VALL-E is a new text-to-speech AI model developed by Microsoft researchers. It can closely simulate a person’s voice when given a three-second audio sample. Once it learns a specific voice, VALL-E can synthesize audio of that person saying anything, and it attempts to preserve the speaker’s emotional tone. Microsoft calls VALL-E a “neural codec language model,” and it builds off of a technology called EnCodec. Its creators speculate that VALL-E could be used for high-quality text-to-speech applications, speech editing where a recording of a person could be edited and changed from a text transcript, and audio content creation when combined with other generative AI models.
Image by Microsoft
Microsoft trained VALL-E’s speech-synthesis capabilities on an audio library called LibriLight.

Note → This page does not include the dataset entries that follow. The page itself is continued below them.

### config.mk
export PLATFORM = sky130hd
export DESIGN_NAME = regfile_wb_ctrl
export DESIGN_NICKNAME = d
export VERILOG_FILES = /design/src/rtl/regfile_ctrl_pkg.sv /design/src/rtl/wb_rr_arbiter.sv /design/src/rtl/regfile_wb_ctrl.sv
export SDC_FILE = /design/constraint.sdc
export NUM_CORES = 1
export LEC_CHECK = 0
export ABC_CLOCK_PERIOD_IN_PS = 4750
export CELL_PAD_IN_SITES_DETAIL_PLACEMENT = 0
export CELL_PAD_IN_SITES_GLOBAL_PLACEMENT = 1
export CORE_ASPECT_RATIO = 0.9
export CORE_UTILIZATION = 39
export CTS_CLUSTER_SIZE = 10
export DETAILED_ROUTE_END_ITERATION = 6
export PLACE_DENSITY_LB_ADDON = 0.1
export SKIP_LAST_GASP = 1
export SLEW_MARGIN = 10
export SYNTH_ARGS = -nofsm -noshare
export SYNTH_HDL_FRONTEND = slang
export SYNTH_HIERARCHICAL = 1
export SYNTH_SLANG_ARGS = --single-unit
### constraint.sdc
create_clock -name clk -period 4.75 [get_ports clk]
set_input_delay 0.475 -clock clk [delete_from_list [all_inputs] [get_ports clk]]
set_output_delay 0.475 -clock clk [all_outputs]
set_load 0.05 [all_outputs]
### src/rtl/regfile_ctrl_pkg.sv
// Shared parameters for the register-file writeback controller.
//   AW      register address width
//   DW      data width
//   NREGS   physical registers r0..r14 (r15 is the PC and lives elsewhere)
//   CNT_W   width of each pending-write counter
//   CNT_MAX counter ceiling; a register at CNT_MAX blocks further issue
//   PC_IDX  address that aliases the PC
package regfile_ctrl_pkg;
  localparam int AW    = 4;
  localparam int DW    = 32;
  localparam int NREGS = 15;
  localparam int CNT_W = 2;

  localparam logic [CNT_W-1:0] CNT_MAX = 2'd3;
  localparam logic [AW-1:0]    PC_IDX  = 4'hF;

  function automatic logic is_pc(input logic [AW-1:0] addr);
    return addr == PC_IDX;
  endfunction
endpackage

### src/rtl/wb_rr_arbiter.sv
// Two-way round-robin arbiter for the single register-file write port.
//   clk, reset_n   clock, asynchronous active-low reset
//   req0, addr0    ALU writeback request and its destination
//   req1, addr1    load/multiply writeback request and its destination
//   grant[1:0]     one-hot grant (bit0 = wb0, bit1 = wb1), zero when idle
// On a tie the requester that was not granted last wins, except that two
// writes to the same register always go to wb1 first: wb1 carries the
// older instruction, so its value must land before the younger one.
module wb_rr_arbiter
  import regfile_ctrl_pkg::*;
(
  input  logic          clk,
  input  logic          reset_n,
  input  logic          req0,
  input  logic [AW-1:0] addr0,
  input  logic          req1,
  input  logic [AW-1:0] addr1,
  output logic [1:0]    grant
);

  // 1 = wb1 was granted most recently; reset value lets wb0 win the first tie.
  logic last_grant;

  always_comb begin
    grant = 2'b00;
    if (req0 && req1) begin
      if (addr0 == addr1)  grant = 2'b10;
      else if (last_grant) grant = 2'b01;
      else                 grant = 2'b10;
    end else if (req0) begin
      grant = 2'b01;
    end else if (req1) begin
      grant = 2'b10;
    end
  end

  always_ff @(posedge clk or negedge reset_n) begin
    if (!reset_n) begin
      last_grant <= 1'b1;
    end else if (grant[1]) begin
      last_grant <= 1'b1;
    end else if (grant[0]) begin
      last_grant <= 1'b0;
    end
  end

endmodule

### src/rtl/regfile_wb_ctrl.sv
// Owner of the register file's single write port (we3/wa3/wd3).
// Arbitrates ALU (wb0) and load/multiply (wb1) writebacks, tracks how many
// writes are outstanding per register, and flags read hazards for decode.
//   clk, reset_n              clock, asynchronous active-low reset
//   iss_valid/iss_dst/iss_ready  instruction issue into the scoreboard
//   wb0_valid/addr/data/ready    ALU writeback
//   wb1_valid/addr/data/ready    load/multiply writeback
//   rf_we/rf_wa/rf_wd         registered write port towards the regfile
//   chk_ra1/chk_ra2, hazard   decode source check; hazard = pending write
//   err_r15                   1-cycle pulse: writeback to r15 was dropped
//   err_unexp                 1-cycle pulse: writeback with nothing pending
//
// Handshake: a channel transfers on a clock edge where valid & ready are
// both high. ready is a pure combinational function of the current valids,
// addresses and scoreboard state; nothing is buffered, so a requester that
// is not granted must hold valid/addr/data and retry next cycle.
module regfile_wb_ctrl
  import regfile_ctrl_pkg::*;
(
  input  logic          clk,
  input  logic          reset_n,
  input  logic          iss_valid,
  input  logic [AW-1:0] iss_dst,
  output logic          iss_ready,
  input  logic          wb0_valid,
  input  logic [AW-1:0] wb0_addr,
  input  logic [DW-1:0] wb0_data,
  output logic          wb0_ready,
  input  logic          wb1_valid,
  input  logic [AW-1:0] wb1_addr,
  input  logic [DW-1:0] wb1_data,
  output logic          wb1_ready,
  output logic          rf_we,
  output logic [AW-1:0] rf_wa,
  output logic [DW-1:0] rf_wd,
  input  logic [AW-1:0] chk_ra1,
  input  logic [AW-1:0] chk_ra2,
  output logic          hazard,
  output logic          err_r15,
  output logic          err_unexp
);

  logic [CNT_W-1:0] cnt [NREGS];
  logic [1:0]       grant;

  logic             wb_fire;
  logic [AW-1:0]    wb_addr;
  logic [DW-1:0]    wb_data;
  logic             iss_fire;

  // Counter values looked up by address; r15 has no counter and reads as 0.
  logic [CNT_W-1:0] iss_cnt;
  logic [CNT_W-1:0] wb_cnt;
  logic [CNT_W-1:0] ra1_cnt;
  logic [CNT_W-1:0] ra2_cnt;

  wb_rr_arbiter u_arb (
    .clk     (clk),
    .reset_n (reset_n),
    .req0    (wb0_valid),
    .addr0   (wb0_addr),
    .req1    (wb1_valid),
    .addr1   (wb1_addr),
    .grant   (grant)
  );

  // Grants are only ever given to a valid requester, so a grant is a fire.
  assign wb0_ready = grant[0];
  assign wb1_ready = grant[1];
  assign wb_fire   = grant[0] | grant[1];
  assign wb_addr   = grant[1] ? wb1_addr : wb0_addr;
  assign wb_data   = grant[1] ? wb1_data : wb0_data;

  always_comb begin
    iss_cnt = '0;
    wb_cnt  = '0;
    ra1_cnt = '0;
    ra2_cnt = '0;
    for (int i = 0; i < NREGS; i++) begin
      if (iss_dst == AW'(i)) iss_cnt = cnt[i];
      if (wb_addr == AW'(i)) wb_cnt  = cnt[i];
      if (chk_ra1 == AW'(i)) ra1_cnt = cnt[i];
      if (chk_ra2 == AW'(i)) ra2_cnt = cnt[i];
    end
  end

  // Uses the current count only: a decrement landing this same edge does
  // not open a slot until the next cycle, which keeps the path short.
  assign iss_ready = is_pc(iss_dst) | (iss_cnt != CNT_MAX);
  assign iss_fire  = iss_valid & iss_ready & ~is_pc(iss_dst);

  // The writer's data lands on the falling edge after the counter drops,
  // ahead of decode's second-half read, so no bypass is needed.
  assign hazard = (~is_pc(chk_ra1) & (ra1_cnt != '0)) |
                  (~is_pc(chk_ra2) & (ra2_cnt != '0));

  // Scoreboard: issue and writeback to the same register cancel out.
  always_ff @(posedge clk or negedge reset_n) begin
    if (!reset_n) begin
      for (int i = 0; i < NREGS; i++) cnt[i] <= '0;
    end else begin
      for (int i = 0; i < NREGS; i++) begin
        if (iss_fire && iss_dst == AW'(i)) begin
          if (!(wb_fire && wb_addr == AW'(i))) cnt[i] <= cnt[i] + CNT_W'(1);
        end else if (wb_fire && wb_addr == AW'(i) && cnt[i] != '0) begin
          cnt[i] <= cnt[i] - CNT_W'(1);
        end
      end
    end
  end

  // Registered write port and error pulses.
  always_ff @(posedge clk or negedge reset_n) begin
    if (!reset_n) begin
      rf_we     <= 1'b0;
      rf_wa     <= '0;
      rf_wd     <= '0;
      err_r15   <= 1'b0;
      err_unexp <= 1'b0;
    end else begin
      rf_we     <= wb_fire & ~is_pc(wb_addr);
      err_r15   <= wb_fire &  is_pc(wb_addr);
      // A same-edge issue to the same register makes that write expected.
      err_unexp <= wb_fire & ~is_pc(wb_addr) & (wb_cnt == '0) &
                   ~(iss_fire & (iss_dst == wb_addr));
      if (wb_fire && !is_pc(wb_addr)) begin
        rf_wa <= wb_addr;
        rf_wd <= wb_data;
      end
    end
  end

endmodule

It contains 60,000 hours of English language speech from more than 7,000 speakers, mostly pulled from LibriVox public domain audiobooks. Some VALL-E results seem computer-generated, but others could potentially be mistaken for a human’s speech, which is the goal of the model. I wonder if there’s a Singaporean accent in the library.
However, given the potential risks of misuse, Microsoft has not provided VALL-E code for others to experiment with. The researchers are aware of the potential social harm that this technology could bring and address it in the conclusion of their paper. OK, I guess that’s one less thing to worry about now.